▶ **Work instructions**: Starting at the top of the entries below, set down each line exactly as written, and stop after the line containing "top flop: edfxtp_1".

[Saved entries]

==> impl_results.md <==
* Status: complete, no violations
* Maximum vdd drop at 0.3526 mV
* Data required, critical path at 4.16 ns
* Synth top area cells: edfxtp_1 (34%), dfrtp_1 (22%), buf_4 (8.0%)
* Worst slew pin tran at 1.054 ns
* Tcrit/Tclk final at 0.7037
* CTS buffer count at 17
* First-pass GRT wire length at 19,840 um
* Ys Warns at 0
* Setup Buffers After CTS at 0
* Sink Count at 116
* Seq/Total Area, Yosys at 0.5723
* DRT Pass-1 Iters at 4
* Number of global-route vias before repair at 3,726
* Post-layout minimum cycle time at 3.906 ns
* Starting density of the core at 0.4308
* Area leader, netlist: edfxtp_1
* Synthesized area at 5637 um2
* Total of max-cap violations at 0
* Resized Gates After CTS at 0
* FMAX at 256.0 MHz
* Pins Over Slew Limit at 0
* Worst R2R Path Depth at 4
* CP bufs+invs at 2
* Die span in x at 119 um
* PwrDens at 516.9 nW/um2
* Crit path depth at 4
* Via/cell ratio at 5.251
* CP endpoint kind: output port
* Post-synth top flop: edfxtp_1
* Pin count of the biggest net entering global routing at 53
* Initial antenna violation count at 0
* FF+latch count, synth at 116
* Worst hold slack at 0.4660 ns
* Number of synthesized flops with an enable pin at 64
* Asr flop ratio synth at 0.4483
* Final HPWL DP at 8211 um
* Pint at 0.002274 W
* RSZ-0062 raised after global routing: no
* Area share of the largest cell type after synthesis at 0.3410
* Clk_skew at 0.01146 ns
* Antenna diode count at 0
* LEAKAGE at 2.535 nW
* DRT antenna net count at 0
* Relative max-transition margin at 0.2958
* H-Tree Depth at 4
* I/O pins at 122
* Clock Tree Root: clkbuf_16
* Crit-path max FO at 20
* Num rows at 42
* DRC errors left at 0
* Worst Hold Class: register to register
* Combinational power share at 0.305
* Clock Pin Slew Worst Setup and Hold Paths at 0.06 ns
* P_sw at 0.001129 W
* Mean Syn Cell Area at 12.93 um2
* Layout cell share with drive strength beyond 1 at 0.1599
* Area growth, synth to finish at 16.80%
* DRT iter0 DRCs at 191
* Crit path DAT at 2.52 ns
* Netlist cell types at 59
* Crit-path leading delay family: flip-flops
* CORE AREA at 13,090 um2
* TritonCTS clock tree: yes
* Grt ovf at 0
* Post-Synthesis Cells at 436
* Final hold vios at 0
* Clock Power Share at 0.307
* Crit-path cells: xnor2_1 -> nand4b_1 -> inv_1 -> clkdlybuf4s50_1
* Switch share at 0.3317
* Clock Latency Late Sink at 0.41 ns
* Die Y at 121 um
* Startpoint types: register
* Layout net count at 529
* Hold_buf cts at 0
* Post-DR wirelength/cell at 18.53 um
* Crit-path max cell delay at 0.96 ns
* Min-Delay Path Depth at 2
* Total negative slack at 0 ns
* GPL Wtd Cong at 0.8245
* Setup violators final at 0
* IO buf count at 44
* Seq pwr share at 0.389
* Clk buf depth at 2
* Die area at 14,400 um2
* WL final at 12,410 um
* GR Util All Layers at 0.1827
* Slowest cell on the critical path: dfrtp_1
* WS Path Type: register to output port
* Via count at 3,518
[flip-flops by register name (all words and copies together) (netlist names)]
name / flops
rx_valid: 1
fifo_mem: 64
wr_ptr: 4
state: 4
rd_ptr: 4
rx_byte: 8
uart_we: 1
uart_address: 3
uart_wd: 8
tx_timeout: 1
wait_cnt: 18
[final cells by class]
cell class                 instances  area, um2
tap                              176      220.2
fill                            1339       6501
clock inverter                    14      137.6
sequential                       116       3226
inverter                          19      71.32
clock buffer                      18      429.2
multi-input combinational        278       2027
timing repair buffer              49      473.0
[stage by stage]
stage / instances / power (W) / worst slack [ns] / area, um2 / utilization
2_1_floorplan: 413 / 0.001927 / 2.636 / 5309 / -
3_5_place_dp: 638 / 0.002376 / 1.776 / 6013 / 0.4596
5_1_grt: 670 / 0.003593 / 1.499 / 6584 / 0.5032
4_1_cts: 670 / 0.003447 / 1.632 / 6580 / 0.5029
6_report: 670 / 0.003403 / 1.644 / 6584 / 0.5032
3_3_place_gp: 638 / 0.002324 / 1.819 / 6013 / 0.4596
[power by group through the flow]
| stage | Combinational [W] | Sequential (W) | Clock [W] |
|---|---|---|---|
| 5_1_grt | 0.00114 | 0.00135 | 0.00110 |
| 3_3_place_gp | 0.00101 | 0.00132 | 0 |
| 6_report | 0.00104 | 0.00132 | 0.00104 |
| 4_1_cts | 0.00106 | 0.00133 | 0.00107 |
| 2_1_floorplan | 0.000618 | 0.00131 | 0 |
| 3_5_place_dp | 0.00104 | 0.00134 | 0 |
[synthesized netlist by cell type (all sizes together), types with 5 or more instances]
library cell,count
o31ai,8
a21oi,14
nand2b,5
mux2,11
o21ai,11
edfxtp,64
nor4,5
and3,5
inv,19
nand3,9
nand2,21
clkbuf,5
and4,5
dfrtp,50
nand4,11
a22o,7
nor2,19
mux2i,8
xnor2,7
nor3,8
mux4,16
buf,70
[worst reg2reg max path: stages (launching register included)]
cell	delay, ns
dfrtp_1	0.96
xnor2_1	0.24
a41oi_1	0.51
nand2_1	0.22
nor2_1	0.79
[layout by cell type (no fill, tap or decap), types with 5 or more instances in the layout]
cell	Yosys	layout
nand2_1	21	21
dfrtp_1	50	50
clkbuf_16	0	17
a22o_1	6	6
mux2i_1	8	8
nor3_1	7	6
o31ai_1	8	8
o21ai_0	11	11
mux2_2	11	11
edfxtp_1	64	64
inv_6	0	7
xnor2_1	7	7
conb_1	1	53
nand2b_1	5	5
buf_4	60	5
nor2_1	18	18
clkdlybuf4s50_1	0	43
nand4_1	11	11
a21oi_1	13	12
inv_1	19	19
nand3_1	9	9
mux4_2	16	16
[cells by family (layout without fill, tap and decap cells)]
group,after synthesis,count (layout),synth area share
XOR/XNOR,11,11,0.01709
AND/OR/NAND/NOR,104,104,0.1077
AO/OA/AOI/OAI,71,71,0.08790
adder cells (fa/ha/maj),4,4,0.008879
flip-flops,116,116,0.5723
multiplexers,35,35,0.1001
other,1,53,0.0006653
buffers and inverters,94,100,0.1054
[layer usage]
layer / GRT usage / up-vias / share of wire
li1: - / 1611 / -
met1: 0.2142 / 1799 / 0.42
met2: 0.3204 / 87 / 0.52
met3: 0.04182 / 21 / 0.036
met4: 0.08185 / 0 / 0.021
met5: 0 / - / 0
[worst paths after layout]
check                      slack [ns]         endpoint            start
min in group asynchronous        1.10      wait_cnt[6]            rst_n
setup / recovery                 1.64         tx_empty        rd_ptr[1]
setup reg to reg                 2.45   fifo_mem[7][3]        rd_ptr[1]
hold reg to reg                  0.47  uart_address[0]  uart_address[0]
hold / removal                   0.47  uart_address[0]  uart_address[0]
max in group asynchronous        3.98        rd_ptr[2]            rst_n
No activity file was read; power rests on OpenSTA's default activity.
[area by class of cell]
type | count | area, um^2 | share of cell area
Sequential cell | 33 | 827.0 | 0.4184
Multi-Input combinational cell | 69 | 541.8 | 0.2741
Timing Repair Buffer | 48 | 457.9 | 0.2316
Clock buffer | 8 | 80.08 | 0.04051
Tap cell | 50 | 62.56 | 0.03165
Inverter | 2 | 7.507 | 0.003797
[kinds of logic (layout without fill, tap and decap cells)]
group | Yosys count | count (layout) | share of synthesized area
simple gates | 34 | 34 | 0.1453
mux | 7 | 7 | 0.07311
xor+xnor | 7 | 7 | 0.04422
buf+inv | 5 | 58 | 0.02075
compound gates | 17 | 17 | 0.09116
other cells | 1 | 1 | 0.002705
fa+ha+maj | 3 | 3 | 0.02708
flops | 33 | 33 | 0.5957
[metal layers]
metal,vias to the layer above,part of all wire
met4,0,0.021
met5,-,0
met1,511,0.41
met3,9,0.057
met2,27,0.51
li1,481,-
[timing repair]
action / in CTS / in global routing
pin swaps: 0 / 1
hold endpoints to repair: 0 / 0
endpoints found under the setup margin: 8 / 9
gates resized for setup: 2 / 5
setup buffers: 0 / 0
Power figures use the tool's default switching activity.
### src/rtl/uart_tx_queue_pkg.sv
// Shared peripheral definitions for the buffered UART transmitter:
// bus addresses, CON register bit positions and TX state encoding.
package uart_tx_queue_pkg;

  localparam logic [31:0] UART_TXD_ADDR = 32'h4000_0018;
  localparam logic [31:0] UART_CON_ADDR = 32'h4000_0020;

  localparam int CON_FULL   = 0;
  localparam int CON_EMPTY  = 1;
  localparam int CON_BUSY   = 2;
  localparam int CON_IRQ_EN = 3;
  localparam int CON_DONE   = 4;
  localparam int CON_OVF    = 5;

  typedef enum logic [1:0] {
    IDLE  = 2'd0,
    START = 2'd1,
    DATA  = 2'd2,
    STOP  = 2'd3
  } tx_state_e;

endpackage

### src/rtl/sync_fifo.sv
// Single-clock FIFO, DEPTH a power of two; head is shown on dout.
// Ports: clk, reset, push/din, pop/dout, full, empty, count.
module sync_fifo #(
  parameter int DEPTH = 8,
  parameter int WIDTH = 8
) (
  input  logic                       clk,
  input  logic                       reset,
  input  logic                       push,
  input  logic [WIDTH-1:0]           din,
  input  logic                       pop,
  output logic [WIDTH-1:0]           dout,
  output logic                       full,
  output logic                       empty,
  output logic [$clog2(DEPTH):0]     count
);

  localparam int AW = $clog2(DEPTH);
  localparam logic [AW:0] FULL_CNT = (AW+1)'(DEPTH);

  logic [WIDTH-1:0] mem [DEPTH];
  logic [AW-1:0]    wr_ptr;
  logic [AW-1:0]    rd_ptr;
  logic             do_push;
  logic             do_pop;

  assign full  = (count == FULL_CNT);
  assign empty = (count == '0);
  assign dout  = mem[rd_ptr];

  // a pop frees the slot this cycle, so a push to a full FIFO
  // is still taken when it coincides with a pop
  assign do_pop  = pop & ~empty;
  assign do_push = push & (~full | do_pop);

  always_ff @(posedge clk) begin
    if (reset) begin
      wr_ptr <= '0;
      rd_ptr <= '0;
      count  <= '0;
    end else begin
      if (do_push)
        wr_ptr <= wr_ptr + AW'(1);
      if (do_pop)
        rd_ptr <= rd_ptr + AW'(1);
      unique case ({do_push, do_pop})
        2'b10:   count <= count + (AW+1)'(1);
        2'b01:   count <= count - (AW+1)'(1);
        default: count <= count;
      endcase
    end
  end

  // storage is never cleared; only the pointers matter
  always_ff @(posedge clk) begin
    if (do_push)
      mem[wr_ptr] <= din;
  end

endmodule

### src/rtl/uart_tx_queue.sv
// Memory-mapped buffered 8N1 UART transmitter with done interrupt.
// Ports: clk, reset, wr/rd/addr/wdata/rdata bus, UART_TX, irqout.
module uart_tx_queue
  import uart_tx_queue_pkg::*;
#(
  parameter int CLK_DIV = 217,
  parameter int DEPTH   = 8
) (
  input  logic        clk,
  input  logic        reset,
  input  logic        wr,
  input  logic        rd,
  input  logic [31:0] addr,
  input  logic [31:0] wdata,
  output logic [31:0] rdata,
  output logic        UART_TX,
  output logic        irqout
);

  localparam int BW = (CLK_DIV > 1) ? $clog2(CLK_DIV) : 1;
  localparam logic [BW-1:0] BAUD_LAST = BW'(CLK_DIV - 1);

  tx_state_e state, state_n;
  logic [BW-1:0] baud, baud_n;
  logic [2:0]    bit_idx, bit_n;
  logic [7:0]    shift, shift_n;
  logic          tx_n;
  logic          baud_end;

  logic irq_en, done, ovf;
  logic done_set;

  logic txd_sel, con_sel;
  logic push, pop, con_wr;
  logic full, empty, busy;
  logic [7:0] fifo_dout;
  logic [$clog2(DEPTH):0] fifo_count;
  logic unused_bits;

  assign txd_sel = (addr == UART_TXD_ADDR);
  assign con_sel = (addr == UART_CON_ADDR);
  assign push    = wr & txd_sel;
  assign con_wr  = wr & con_sel;
  assign busy    = (state != IDLE) | ~empty;

  assign unused_bits = ^{wdata[31:8], fifo_count};

  sync_fifo #(
    .DEPTH (DEPTH),
    .WIDTH (8)
  ) u_fifo (
    .clk   (clk),
    .reset (reset),
    .push  (push),
    .din   (wdata[7:0]),
    .pop   (pop),
    .dout  (fifo_dout),
    .full  (full),
    .empty (empty),
    .count (fifo_count)
  );

  assign baud_end = (baud == BAUD_LAST);

  always_comb begin
    state_n  = state;
    baud_n   = baud + BW'(1);
    bit_n    = bit_idx;
    shift_n  = shift;
    pop      = 1'b0;
    done_set = 1'b0;
    unique case (state)
      IDLE: begin
        baud_n = '0;
        if (!empty) begin
          pop     = 1'b1;
          shift_n = fifo_dout;
          state_n = START;
        end
      end
      START: begin
        if (baud_end) begin
          baud_n  = '0;
          bit_n   = 3'd0;
          state_n = DATA;
        end
      end
      DATA: begin
        if (baud_end) begin
          baud_n  = '0;
          shift_n = {1'b0, shift[7:1]};
          bit_n   = bit_idx + 3'd1;
          if (bit_idx == 3'd7)
            state_n = STOP;
        end
      end
      STOP: begin
        if (baud_end) begin
          baud_n   = '0;
          done_set = 1'b1;
          state_n  = IDLE;
        end
      end
      default: state_n = IDLE;
    endcase
  end

  // line level is registered from the next state so it is glitch-free
  always_comb begin
    tx_n = 1'b1;
    unique case (state_n)
      START:   tx_n = 1'b0;
      DATA:    tx_n = shift_n[0];
      default: tx_n = 1'b1;
    endcase
  end

  always_ff @(posedge clk) begin
    if (reset) begin
      state   <= IDLE;
      baud    <= '0;
      bit_idx <= '0;
      shift   <= '0;
      UART_TX <= 1'b1;
    end else begin
      state   <= state_n;
      baud    <= baud_n;
      bit_idx <= bit_n;
      shift   <= shift_n;
      UART_TX <= tx_n;
    end
  end

  // set beats clear when both land in the same cycle
  always_ff @(posedge clk) begin
    if (reset) begin
      irq_en <= 1'b0;
      done   <= 1'b0;
      ovf    <= 1'b0;
      irqout <= 1'b0;
    end else begin
      if (con_wr)
        irq_en <= wdata[CON_IRQ_EN];
      if (done_set)
        done <= 1'b1;
      else if (con_wr && wdata[CON_DONE])
        done <= 1'b0;
      if (push && full && !pop)
        ovf <= 1'b1;
      else if (con_wr && wdata[CON_OVF])
        ovf <= 1'b0;
      irqout <= done & irq_en;
    end
  end

  always_comb begin
    rdata = '0;
    if (rd && con_sel) begin
      rdata[CON_FULL]   = full;
      rdata[CON_EMPTY]  = empty;
      rdata[CON_BUSY]   = busy;
      rdata[CON_IRQ_EN] = irq_en;
      rdata[CON_DONE]   = done;
      rdata[CON_OVF]    = ovf;
    end
  end

endmodule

▶ **Finished task**:
==> impl_results.md <==
* Status: complete, no violations
* Maximum vdd drop at 0.3526 mV
* Data required, critical path at 4.16 ns
* Synth top area cells: edfxtp_1 (34%), dfrtp_1 (22%), buf_4 (8.0%)
* Worst slew pin tran at 1.054 ns
* Tcrit/Tclk final at 0.7037
* CTS buffer count at 17
* First-pass GRT wire length at 19,840 um
* Ys Warns at 0
* Setup Buffers After CTS at 0
* Sink Count at 116
* Seq/Total Area, Yosys at 0.5723
* DRT Pass-1 Iters at 4
* Number of global-route vias before repair at 3,726
* Post-layout minimum cycle time at 3.906 ns
* Starting density of the core at 0.4308
* Area leader, netlist: edfxtp_1
* Synthesized area at 5637 um2
* Total of max-cap violations at 0
* Resized Gates After CTS at 0
* FMAX at 256.0 MHz
* Pins Over Slew Limit at 0
* Worst R2R Path Depth at 4
* CP bufs+invs at 2
* Die span in x at 119 um
* PwrDens at 516.9 nW/um2
* Crit path depth at 4
* Via/cell ratio at 5.251
* CP endpoint kind: output port
* Post-synth top flop: edfxtp_1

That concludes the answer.